▸ What you will do
From the first line through the one containing "o211ai: 688 / 0.16", restate the listing word for word, and give no other lines.

─── Supplied entries

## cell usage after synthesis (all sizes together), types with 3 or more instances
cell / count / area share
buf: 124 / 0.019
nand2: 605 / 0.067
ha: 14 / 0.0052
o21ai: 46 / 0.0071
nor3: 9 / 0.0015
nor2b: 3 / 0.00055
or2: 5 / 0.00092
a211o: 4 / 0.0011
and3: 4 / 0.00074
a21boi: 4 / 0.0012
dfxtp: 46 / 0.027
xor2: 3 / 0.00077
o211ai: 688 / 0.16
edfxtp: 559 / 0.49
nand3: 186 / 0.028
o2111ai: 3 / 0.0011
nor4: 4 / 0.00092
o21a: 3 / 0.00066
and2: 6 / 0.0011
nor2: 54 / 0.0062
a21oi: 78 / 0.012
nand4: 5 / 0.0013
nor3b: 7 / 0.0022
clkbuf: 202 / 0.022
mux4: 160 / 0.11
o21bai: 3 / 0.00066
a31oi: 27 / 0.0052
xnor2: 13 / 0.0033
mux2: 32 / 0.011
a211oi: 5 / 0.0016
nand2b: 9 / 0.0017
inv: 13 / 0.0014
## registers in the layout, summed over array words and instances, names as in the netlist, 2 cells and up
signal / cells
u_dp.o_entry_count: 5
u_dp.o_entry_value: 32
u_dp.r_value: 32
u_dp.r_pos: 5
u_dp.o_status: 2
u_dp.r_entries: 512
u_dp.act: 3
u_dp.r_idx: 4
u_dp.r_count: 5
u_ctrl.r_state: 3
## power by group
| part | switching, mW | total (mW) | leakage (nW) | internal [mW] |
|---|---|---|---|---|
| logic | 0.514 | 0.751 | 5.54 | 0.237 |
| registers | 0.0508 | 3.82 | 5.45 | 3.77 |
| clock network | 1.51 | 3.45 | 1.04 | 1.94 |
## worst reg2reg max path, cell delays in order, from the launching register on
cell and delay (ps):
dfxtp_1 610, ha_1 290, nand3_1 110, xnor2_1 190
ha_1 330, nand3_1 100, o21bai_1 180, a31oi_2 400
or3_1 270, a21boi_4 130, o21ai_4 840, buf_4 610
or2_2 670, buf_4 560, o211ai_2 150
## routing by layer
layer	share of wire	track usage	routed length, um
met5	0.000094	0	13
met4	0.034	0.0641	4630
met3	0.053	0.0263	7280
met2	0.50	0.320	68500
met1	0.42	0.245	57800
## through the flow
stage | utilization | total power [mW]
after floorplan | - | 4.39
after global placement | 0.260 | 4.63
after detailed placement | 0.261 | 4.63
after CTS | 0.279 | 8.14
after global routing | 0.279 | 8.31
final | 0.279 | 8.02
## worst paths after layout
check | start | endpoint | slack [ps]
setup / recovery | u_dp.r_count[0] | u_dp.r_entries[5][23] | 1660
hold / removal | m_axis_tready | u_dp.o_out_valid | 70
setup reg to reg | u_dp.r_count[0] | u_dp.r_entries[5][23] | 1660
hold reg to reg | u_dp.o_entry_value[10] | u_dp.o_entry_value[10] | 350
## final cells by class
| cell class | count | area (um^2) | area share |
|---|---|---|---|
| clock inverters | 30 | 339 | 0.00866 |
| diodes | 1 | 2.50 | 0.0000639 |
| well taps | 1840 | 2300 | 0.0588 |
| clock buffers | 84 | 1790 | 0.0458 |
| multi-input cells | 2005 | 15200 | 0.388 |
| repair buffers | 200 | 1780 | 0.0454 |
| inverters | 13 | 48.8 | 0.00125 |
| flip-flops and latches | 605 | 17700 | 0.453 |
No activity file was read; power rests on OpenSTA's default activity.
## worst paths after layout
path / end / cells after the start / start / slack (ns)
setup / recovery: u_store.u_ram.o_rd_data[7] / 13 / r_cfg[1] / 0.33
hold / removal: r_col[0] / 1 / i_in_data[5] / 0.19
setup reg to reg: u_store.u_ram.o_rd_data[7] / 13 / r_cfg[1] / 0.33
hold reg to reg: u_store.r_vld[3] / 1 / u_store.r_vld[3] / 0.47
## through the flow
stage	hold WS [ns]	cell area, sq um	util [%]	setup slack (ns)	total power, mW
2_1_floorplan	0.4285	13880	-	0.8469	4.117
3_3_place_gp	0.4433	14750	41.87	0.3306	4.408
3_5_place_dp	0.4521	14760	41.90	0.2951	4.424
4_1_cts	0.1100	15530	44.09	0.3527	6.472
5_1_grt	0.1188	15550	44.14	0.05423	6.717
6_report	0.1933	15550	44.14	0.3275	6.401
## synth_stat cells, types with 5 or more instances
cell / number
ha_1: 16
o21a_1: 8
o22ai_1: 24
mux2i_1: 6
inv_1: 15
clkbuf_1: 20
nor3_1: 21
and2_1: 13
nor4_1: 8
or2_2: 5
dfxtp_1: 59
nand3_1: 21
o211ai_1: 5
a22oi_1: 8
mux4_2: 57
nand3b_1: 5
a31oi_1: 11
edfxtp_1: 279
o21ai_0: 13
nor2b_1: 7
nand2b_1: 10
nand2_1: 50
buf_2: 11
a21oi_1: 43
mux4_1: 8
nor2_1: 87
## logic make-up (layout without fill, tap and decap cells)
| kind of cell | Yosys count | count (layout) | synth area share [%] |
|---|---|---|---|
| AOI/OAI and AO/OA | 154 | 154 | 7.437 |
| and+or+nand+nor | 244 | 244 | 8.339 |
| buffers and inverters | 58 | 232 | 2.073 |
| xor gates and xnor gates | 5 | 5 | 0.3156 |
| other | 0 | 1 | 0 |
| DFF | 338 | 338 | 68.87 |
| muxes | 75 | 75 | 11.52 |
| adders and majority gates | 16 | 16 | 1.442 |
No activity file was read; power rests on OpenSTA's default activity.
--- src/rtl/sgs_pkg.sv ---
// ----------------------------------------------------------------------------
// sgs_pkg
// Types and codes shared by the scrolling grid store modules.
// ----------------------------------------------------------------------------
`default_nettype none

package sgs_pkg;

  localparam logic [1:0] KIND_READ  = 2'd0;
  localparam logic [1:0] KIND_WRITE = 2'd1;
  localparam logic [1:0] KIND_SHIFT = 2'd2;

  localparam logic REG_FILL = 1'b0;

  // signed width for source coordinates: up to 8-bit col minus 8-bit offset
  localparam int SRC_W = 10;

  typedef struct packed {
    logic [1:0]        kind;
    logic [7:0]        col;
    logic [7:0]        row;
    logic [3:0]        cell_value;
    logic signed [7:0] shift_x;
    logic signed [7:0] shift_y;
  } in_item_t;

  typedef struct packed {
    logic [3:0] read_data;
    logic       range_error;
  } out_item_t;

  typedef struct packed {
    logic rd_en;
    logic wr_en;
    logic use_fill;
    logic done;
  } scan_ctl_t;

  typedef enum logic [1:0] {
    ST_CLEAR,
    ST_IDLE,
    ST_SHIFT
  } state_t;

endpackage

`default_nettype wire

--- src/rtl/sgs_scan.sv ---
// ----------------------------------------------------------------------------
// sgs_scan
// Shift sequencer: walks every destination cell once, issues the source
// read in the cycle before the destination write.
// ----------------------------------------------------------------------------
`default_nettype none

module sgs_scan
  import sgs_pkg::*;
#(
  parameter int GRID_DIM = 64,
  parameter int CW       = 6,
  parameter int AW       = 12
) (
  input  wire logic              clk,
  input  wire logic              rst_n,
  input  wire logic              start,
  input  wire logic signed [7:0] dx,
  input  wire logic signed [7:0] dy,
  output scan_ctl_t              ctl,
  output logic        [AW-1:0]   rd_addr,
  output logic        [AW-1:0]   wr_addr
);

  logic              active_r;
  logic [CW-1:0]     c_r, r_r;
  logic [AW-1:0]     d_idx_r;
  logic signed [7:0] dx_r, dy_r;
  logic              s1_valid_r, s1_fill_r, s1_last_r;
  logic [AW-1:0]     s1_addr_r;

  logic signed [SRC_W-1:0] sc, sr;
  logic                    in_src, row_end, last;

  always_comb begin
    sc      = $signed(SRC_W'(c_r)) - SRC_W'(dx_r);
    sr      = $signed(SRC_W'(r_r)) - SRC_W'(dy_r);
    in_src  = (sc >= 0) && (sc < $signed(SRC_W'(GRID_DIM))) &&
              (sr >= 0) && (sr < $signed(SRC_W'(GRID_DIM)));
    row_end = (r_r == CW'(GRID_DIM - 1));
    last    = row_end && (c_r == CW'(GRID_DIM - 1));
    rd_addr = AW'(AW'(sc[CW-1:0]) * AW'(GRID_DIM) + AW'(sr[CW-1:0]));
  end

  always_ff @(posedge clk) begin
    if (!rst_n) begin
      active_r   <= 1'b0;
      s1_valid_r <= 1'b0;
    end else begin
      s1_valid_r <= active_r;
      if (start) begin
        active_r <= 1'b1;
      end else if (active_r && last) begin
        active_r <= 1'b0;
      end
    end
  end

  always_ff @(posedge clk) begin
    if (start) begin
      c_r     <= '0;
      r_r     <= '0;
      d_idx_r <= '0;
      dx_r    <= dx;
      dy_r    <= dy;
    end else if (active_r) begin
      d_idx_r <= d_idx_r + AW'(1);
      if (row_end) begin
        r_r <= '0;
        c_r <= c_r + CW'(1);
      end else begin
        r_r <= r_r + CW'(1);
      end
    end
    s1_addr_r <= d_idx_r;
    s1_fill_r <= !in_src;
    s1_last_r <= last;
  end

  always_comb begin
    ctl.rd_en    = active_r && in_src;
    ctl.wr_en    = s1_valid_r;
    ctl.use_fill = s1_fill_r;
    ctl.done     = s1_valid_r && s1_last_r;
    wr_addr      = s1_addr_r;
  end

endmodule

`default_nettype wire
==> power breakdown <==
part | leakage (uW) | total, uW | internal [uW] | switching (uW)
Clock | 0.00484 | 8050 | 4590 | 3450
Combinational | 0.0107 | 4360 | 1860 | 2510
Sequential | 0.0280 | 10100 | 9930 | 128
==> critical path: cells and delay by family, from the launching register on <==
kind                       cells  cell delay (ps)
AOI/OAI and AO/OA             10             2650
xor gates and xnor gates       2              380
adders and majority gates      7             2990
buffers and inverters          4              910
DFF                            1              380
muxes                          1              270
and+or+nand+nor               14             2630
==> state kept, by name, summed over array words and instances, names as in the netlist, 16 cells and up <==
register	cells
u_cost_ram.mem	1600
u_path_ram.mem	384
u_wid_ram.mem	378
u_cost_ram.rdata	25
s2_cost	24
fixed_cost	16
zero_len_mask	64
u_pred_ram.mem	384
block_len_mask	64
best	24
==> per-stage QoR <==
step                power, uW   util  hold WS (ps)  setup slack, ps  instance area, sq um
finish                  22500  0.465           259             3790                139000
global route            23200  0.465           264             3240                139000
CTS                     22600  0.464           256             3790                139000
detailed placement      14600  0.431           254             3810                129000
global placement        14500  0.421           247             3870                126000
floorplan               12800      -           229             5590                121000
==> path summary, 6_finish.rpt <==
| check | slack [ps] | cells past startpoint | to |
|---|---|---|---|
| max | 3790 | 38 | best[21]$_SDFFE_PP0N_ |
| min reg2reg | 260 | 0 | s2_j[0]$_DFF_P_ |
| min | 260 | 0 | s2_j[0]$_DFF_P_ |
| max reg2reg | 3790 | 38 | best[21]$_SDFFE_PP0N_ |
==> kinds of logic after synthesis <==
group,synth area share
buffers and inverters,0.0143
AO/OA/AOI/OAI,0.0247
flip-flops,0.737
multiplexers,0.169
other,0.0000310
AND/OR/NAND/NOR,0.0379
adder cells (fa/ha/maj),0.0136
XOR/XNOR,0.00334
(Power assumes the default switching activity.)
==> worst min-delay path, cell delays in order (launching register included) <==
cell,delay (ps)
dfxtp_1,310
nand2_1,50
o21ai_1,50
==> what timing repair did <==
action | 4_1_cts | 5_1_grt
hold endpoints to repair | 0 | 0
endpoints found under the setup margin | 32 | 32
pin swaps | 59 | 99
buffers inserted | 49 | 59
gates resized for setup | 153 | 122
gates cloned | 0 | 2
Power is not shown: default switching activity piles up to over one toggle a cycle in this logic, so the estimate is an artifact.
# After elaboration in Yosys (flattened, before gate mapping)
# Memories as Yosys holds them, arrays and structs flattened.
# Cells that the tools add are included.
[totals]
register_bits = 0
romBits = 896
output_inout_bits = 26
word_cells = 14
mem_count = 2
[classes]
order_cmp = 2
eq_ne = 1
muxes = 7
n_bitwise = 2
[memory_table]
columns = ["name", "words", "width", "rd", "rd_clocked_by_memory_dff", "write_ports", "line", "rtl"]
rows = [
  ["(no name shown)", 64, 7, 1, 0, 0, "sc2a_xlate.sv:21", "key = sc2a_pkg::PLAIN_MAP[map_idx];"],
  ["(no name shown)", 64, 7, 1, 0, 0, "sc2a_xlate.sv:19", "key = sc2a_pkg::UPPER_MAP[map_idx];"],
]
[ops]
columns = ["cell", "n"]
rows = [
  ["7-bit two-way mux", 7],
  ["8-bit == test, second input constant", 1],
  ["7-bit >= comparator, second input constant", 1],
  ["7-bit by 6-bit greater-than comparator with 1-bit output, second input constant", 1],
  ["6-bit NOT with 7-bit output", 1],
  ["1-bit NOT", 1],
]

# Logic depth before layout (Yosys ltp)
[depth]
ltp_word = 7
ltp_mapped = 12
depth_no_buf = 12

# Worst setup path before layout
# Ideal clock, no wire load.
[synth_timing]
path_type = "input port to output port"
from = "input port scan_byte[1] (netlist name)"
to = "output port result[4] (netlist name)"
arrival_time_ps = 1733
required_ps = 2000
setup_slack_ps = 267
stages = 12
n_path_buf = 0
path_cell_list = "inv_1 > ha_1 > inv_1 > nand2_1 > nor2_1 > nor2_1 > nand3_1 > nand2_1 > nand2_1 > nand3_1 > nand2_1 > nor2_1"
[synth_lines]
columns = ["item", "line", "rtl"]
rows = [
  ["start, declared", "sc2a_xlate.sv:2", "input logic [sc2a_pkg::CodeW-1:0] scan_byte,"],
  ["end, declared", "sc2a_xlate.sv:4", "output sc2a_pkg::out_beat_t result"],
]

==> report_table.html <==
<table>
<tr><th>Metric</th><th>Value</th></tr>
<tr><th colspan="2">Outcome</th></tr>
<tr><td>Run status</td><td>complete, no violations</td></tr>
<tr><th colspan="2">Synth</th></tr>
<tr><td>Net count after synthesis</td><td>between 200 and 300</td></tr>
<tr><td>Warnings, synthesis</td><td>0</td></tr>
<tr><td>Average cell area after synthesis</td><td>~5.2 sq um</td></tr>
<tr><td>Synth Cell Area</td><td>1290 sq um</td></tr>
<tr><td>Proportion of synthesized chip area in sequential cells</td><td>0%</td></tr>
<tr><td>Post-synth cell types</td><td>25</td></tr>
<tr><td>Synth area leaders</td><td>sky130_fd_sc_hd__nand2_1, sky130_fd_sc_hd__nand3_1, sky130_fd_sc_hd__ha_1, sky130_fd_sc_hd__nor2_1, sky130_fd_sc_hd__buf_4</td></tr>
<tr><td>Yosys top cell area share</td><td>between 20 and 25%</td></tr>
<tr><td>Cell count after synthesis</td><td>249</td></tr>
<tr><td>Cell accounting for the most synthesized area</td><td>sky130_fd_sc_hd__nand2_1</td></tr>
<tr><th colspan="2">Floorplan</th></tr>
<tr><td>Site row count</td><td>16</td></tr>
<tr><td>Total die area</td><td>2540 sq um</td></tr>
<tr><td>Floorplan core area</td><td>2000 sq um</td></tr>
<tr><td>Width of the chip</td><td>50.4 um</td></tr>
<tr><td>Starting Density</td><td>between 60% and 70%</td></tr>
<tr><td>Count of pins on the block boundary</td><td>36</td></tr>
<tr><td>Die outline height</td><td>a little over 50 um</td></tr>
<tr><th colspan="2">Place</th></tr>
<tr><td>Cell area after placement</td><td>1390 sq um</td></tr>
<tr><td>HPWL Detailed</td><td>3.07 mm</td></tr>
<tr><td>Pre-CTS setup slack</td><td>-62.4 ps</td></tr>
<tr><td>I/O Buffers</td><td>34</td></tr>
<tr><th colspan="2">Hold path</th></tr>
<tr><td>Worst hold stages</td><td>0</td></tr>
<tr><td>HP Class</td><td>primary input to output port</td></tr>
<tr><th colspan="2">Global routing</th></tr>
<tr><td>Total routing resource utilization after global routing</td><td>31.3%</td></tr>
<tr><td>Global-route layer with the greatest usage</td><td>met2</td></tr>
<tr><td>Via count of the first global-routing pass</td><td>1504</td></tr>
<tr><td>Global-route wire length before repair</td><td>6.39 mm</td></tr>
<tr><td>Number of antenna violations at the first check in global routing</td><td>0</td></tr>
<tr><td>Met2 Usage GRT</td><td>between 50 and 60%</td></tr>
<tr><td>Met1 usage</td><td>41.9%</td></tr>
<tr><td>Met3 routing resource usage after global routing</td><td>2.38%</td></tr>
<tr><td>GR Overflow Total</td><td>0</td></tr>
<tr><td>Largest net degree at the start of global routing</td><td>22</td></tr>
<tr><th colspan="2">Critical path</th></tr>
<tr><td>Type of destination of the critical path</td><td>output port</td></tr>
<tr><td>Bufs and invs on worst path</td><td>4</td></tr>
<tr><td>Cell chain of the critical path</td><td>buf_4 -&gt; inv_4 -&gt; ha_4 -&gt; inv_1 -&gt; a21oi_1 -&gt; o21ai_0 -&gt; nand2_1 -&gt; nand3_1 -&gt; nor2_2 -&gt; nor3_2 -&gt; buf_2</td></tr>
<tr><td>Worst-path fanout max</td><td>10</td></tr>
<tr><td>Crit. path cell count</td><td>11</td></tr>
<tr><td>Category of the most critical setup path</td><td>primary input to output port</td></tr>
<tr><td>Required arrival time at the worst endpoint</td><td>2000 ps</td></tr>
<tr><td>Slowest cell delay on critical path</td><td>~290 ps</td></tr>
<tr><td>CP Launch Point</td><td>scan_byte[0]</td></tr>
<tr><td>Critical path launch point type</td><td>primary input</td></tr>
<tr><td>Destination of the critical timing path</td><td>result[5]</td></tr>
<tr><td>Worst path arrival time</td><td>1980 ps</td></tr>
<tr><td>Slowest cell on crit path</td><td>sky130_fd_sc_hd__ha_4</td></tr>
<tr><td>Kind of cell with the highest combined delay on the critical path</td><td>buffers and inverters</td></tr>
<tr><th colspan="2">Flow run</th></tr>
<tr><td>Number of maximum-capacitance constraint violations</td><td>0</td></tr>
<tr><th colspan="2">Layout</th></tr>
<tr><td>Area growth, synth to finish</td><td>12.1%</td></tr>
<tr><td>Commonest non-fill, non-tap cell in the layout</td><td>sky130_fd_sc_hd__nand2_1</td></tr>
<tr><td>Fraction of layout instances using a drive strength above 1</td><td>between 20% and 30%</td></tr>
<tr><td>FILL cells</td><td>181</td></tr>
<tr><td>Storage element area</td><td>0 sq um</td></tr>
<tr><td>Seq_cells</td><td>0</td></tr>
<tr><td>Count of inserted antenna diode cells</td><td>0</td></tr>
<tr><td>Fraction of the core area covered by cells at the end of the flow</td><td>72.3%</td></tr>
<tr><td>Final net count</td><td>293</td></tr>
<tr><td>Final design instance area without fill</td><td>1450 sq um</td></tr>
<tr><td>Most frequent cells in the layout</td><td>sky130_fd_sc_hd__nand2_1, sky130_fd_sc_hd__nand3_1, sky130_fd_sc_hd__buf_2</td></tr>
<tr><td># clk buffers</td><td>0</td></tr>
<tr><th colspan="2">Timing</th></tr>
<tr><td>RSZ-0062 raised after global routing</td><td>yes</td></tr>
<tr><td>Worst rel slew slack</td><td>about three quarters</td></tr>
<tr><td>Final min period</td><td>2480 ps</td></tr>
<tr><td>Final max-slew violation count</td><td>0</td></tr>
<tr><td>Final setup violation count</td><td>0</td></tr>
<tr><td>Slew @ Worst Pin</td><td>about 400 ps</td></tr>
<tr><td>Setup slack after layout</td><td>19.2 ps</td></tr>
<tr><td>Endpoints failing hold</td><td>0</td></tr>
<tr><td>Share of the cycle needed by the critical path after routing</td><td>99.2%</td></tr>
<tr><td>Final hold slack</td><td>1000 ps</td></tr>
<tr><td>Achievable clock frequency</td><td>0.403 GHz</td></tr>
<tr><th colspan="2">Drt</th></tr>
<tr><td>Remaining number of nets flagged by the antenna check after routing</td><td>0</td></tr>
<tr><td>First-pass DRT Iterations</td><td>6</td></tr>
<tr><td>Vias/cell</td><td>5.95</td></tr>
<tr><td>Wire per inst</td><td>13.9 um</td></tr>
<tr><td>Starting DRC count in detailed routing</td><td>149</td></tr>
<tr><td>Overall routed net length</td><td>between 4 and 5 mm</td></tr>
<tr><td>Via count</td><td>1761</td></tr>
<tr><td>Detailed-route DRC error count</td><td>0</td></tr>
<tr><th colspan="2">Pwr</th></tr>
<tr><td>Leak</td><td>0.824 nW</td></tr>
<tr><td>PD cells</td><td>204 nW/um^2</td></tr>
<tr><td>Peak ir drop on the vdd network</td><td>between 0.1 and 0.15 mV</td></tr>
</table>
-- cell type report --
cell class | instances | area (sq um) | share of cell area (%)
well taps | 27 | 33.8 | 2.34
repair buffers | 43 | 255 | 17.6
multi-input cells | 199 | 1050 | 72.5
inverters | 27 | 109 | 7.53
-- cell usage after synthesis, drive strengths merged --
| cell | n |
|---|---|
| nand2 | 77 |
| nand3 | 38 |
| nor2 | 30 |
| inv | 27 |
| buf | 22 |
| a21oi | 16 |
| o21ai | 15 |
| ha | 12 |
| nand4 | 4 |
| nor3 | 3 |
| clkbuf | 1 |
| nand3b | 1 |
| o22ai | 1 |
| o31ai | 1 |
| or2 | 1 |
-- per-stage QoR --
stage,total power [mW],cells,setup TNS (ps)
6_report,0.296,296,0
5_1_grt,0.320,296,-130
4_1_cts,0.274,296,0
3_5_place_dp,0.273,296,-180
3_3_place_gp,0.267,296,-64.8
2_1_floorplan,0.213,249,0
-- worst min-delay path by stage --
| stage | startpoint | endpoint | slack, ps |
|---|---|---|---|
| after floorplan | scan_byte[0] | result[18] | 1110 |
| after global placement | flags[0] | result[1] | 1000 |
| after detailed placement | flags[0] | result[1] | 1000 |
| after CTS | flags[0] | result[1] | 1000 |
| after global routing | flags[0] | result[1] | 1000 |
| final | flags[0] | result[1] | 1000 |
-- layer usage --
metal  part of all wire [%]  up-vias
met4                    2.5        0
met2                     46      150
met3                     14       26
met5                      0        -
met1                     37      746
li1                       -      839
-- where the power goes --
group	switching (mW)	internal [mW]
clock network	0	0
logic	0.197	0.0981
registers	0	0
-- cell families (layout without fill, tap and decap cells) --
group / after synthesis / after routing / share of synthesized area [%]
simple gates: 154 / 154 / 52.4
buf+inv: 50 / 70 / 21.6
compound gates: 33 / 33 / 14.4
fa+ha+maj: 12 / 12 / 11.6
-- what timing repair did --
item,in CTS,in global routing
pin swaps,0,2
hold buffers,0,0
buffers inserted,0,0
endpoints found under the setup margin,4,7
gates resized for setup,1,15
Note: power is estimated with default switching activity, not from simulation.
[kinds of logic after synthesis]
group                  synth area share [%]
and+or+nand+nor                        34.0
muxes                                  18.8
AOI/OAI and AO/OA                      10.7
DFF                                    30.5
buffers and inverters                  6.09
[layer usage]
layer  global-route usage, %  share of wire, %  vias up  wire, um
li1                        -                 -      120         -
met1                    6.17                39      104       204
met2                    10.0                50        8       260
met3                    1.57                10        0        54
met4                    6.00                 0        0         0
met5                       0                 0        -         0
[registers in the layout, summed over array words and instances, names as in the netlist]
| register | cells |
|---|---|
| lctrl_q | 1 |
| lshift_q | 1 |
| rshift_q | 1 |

──────

▸ Task result
## cell usage after synthesis (all sizes together), types with 3 or more instances
cell / count / area share
buf: 124 / 0.019
nand2: 605 / 0.067
ha: 14 / 0.0052
o21ai: 46 / 0.0071
nor3: 9 / 0.0015
nor2b: 3 / 0.00055
or2: 5 / 0.00092
a211o: 4 / 0.0011
and3: 4 / 0.00074
a21boi: 4 / 0.0012
dfxtp: 46 / 0.027
xor2: 3 / 0.00077
o211ai: 688 / 0.16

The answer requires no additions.